Abstract

Studies examining depression in older adults with schizophrenia have been limited by cross-sectional data. This study examines longitudinal changes in depression, predictors of depression, and the impact of depression on clinical and psychosocial variables in this population. The sample consisted of 104 community-dwelling persons with schizophrenia spectrum disorder aged 55 and over who developed the disorder before age 45. Mean follow-up was 54 months (range: 12-116 months), mean age was 61 years, 55% were men, and 55% were white. Presence of subsyndromal or syndromal depression (SSSD) was defined as scoring >7 on the Center for Epidemiologic Studies-Depression Scale (CES-D).

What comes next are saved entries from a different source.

`config.mk`:
```
export PLATFORM = sky130hd
export DESIGN_NAME = charset_translate_base64_encoder
export DESIGN_NICKNAME = d
export VERILOG_FILES = /design/src/rtl/b64e_pkg.sv /design/src/rtl/b64e_front.sv /design/src/rtl/b64e_queue.sv /design/src/rtl/b64e_back.sv /design/src/rtl/charset_translate_base64_encoder.sv
export SDC_FILE = /design/constraint.sdc
export NUM_CORES = 1
export LEC_CHECK = 0
export BUFFER_PORTS_ARGS = -buffer_cell sky130_fd_sc_hd__buf_2
export CORE_AREA = 2 2 109 111
export DETAILED_ROUTE_END_ITERATION = 6
export DIE_AREA = 0 0 111 113
export MAX_ROUTING_LAYER = met4
export PLACE_DENSITY_LB_ADDON = 0.25
export REMOVE_ABC_BUFFERS = 1
export SLEW_MARGIN = 20
export SYNTH_ARGS = -nofsm -noshare
export SYNTH_HDL_FRONTEND = slang
export SYNTH_HIERARCHICAL = 1
export SYNTH_SLANG_ARGS = --single-unit
```
`constraint.sdc`:
```
create_clock -name clock -period 3.85 [get_ports clock]
set_clock_uncertainty 0.1 [all_clocks]
set_input_delay 0.385 -clock clock [delete_from_list [all_inputs] [get_ports clock]]
set_output_delay 0.385 -clock clock [all_outputs]
set_load 0.005 [all_outputs]
```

There were no significant differences in SSSD rates between interviews (61% baseline; 54% follow-up); 44% of the sample had SSSD at both assessments, 30% did not have SSSD at either assessment, 16% went from SSSD to nondepression, and 10% went from nondepression to SSSD. Similarly, 20%, 27%, and 53% of the sample exhibited >0.5 effect size increase, decrease, or no change, respectively, in their CES-D scores between assessments. There were two significant time 1 predictors of SSSD at time 2: SSSD and greater number of psychotropic medications. SSSD at time 1 predicted having higher time 2 anxiety scores. Persistent ("core") depression occurs in about two-fifths of persons, 30% remain persistently nondepressed, and one-fourth may fluctuate between depression and nondepression. No association was found between depression and most predictor variables. This study supports recent findings that schizophrenia in later life is not a quiescent state or one of affective withdrawal.